Ces désaccords de plus en plus visibles font craindre que les annonces de Madame von der Leyen restent des vœux pieux, rendus inopérants par une nouvelle paralysie des institutions qu’elle cherche justement à réformer. Un tel blocage poserait plusieurs questions : Quelle autres compromis pourront être faits pour obtenir le soutien des « frugaux » – qui se sont déjà taillés la part du lion du plan de relance post-covid ? Ce soutien est-il seulement possible ? La solution au manque d’enthousiasme de certains Etat membres devant un renforcement du rôle politique de l’Union est-elle une Europe à deux vitesses ?
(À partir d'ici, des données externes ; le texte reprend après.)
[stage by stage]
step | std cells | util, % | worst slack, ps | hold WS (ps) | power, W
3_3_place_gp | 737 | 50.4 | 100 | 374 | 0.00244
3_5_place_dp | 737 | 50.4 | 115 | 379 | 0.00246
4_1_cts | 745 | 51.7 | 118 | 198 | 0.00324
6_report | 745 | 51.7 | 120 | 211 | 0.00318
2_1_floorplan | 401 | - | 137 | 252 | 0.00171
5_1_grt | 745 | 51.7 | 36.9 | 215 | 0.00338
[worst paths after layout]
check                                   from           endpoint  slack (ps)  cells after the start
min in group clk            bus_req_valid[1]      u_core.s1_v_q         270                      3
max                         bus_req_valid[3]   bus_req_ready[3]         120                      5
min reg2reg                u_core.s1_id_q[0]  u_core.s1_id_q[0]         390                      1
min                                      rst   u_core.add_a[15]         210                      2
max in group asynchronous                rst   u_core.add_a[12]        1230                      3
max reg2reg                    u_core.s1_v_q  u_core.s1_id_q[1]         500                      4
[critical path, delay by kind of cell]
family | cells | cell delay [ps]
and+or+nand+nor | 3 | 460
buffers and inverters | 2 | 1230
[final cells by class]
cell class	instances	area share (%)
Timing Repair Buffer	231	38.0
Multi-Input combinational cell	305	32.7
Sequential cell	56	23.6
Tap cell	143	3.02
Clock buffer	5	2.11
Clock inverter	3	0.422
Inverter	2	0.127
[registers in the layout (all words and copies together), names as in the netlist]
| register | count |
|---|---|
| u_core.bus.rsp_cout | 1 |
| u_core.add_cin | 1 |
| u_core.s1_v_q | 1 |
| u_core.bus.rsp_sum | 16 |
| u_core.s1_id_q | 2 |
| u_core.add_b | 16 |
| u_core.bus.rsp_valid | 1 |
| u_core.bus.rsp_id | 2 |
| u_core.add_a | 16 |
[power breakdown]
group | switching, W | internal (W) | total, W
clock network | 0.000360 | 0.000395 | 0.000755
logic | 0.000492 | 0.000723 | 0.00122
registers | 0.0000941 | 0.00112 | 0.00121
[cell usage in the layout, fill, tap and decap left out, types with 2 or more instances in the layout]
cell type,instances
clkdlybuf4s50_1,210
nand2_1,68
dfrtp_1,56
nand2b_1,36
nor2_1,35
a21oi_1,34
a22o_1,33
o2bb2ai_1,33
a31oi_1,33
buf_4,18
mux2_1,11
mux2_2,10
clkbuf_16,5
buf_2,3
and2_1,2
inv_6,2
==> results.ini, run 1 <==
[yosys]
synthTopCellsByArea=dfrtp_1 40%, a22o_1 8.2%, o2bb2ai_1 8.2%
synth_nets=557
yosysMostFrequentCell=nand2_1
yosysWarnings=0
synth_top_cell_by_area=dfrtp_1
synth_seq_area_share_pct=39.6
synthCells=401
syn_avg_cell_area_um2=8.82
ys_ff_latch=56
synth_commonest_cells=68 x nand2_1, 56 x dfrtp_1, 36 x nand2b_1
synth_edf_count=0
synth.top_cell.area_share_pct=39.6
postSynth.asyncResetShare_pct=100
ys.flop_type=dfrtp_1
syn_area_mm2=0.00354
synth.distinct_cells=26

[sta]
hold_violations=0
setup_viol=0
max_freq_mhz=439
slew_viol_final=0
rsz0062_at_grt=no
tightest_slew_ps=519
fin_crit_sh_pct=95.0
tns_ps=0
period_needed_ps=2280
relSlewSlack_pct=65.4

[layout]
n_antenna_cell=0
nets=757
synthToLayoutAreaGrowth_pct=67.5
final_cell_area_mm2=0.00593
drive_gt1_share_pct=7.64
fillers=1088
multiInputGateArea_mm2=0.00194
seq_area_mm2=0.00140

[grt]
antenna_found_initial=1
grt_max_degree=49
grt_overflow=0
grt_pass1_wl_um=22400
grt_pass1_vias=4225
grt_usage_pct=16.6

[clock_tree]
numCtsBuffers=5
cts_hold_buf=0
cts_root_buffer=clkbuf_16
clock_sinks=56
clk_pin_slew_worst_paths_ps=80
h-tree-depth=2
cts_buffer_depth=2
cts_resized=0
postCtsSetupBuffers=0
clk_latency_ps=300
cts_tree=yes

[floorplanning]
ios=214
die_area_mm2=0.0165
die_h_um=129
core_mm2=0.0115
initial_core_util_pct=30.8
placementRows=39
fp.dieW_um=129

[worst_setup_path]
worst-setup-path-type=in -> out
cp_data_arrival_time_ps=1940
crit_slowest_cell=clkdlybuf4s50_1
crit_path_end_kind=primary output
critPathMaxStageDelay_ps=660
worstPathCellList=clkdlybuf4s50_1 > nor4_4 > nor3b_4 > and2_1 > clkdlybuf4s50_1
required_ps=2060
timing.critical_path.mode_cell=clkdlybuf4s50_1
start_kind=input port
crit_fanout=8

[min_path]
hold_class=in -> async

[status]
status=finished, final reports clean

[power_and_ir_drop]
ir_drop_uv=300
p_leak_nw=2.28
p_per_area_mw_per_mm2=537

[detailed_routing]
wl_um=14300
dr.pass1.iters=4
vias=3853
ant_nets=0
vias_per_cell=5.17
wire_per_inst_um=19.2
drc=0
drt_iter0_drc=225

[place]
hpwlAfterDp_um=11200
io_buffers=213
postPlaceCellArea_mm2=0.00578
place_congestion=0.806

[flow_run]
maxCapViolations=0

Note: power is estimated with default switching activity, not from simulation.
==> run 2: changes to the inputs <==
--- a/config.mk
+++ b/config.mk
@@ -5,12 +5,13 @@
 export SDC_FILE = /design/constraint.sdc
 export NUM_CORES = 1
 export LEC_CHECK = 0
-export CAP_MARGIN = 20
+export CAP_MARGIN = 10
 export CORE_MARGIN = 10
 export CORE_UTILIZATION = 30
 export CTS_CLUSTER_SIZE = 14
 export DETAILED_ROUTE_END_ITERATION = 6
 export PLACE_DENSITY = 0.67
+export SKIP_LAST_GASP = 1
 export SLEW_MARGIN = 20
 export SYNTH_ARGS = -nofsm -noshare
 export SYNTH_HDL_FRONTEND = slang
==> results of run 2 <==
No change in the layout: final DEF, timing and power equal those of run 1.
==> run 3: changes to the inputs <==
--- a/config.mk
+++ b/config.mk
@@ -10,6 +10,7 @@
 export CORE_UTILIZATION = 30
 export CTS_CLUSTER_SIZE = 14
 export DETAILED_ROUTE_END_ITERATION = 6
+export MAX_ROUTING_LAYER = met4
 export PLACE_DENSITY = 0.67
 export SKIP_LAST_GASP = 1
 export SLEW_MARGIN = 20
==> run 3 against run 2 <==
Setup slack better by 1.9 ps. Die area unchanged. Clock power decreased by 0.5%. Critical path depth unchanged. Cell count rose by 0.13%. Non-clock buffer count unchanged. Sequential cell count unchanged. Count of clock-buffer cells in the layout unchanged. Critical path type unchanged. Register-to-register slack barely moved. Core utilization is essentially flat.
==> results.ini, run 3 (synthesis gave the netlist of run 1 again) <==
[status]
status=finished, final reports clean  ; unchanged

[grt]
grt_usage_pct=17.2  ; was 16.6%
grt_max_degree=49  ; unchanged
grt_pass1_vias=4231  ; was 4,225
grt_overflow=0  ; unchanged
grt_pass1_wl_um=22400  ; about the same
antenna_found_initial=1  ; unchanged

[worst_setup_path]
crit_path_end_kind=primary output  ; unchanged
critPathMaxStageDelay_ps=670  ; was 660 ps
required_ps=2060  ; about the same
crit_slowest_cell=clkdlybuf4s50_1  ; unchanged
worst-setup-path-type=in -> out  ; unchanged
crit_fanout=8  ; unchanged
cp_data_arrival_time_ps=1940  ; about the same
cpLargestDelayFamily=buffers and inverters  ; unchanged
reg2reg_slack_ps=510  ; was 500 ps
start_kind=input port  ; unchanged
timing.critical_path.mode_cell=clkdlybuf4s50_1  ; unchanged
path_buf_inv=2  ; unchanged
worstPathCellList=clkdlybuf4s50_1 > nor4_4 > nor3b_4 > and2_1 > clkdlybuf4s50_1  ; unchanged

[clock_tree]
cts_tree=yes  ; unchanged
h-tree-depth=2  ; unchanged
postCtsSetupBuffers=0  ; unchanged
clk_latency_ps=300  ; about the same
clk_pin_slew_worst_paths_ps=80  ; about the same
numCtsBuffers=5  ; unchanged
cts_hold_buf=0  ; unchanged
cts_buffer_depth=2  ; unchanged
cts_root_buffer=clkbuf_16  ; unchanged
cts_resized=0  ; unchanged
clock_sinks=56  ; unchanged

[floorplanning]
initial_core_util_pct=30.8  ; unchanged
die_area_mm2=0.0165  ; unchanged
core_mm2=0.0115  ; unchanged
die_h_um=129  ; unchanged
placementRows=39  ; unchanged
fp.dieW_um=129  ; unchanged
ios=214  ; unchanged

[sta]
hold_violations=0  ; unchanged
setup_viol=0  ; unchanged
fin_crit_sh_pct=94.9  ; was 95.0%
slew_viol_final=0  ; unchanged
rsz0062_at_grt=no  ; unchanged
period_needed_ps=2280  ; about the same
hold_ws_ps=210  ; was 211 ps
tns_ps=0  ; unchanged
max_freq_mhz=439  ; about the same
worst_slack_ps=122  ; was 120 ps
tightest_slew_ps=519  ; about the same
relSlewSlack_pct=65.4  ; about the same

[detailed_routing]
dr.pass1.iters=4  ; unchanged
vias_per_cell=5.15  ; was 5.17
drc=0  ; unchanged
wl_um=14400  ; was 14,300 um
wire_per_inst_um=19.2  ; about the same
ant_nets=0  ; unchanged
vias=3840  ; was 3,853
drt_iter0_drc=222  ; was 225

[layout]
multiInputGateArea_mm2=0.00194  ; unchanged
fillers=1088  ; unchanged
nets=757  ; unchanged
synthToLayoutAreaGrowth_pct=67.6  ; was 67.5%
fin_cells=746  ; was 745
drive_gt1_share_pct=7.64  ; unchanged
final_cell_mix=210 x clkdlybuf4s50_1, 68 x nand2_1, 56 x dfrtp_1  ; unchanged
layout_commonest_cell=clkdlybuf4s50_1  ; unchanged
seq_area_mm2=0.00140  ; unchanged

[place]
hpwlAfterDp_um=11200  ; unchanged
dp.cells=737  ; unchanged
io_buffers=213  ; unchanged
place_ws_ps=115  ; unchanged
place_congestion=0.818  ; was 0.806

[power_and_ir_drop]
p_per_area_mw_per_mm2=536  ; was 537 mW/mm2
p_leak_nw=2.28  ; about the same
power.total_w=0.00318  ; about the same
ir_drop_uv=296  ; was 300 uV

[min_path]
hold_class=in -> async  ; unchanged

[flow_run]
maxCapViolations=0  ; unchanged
Un tel choix risquerait d’affaiblir les Etats qui se lanceraient, moins nombreux, dans l’aventure du fédéralisme. Il est fort à parier qu’il renforcerait également la discorde, forçant l’UE à davantage prêter le flanc aux nations qui usent du clientélisme pour diviser les européens. Certains avancent toutefois que la peur d’être laissés sur le bas-côté poussera les frugaux au compromis si des signaux d’une Europe bicéphale se font trop pressants. A nouveau du rapport de force, donc. « Chacun est ici pour défendre les intérêts de son propre pays » expliquait Rutte à la presse pas plus tard que lundi dernier. Dont acte.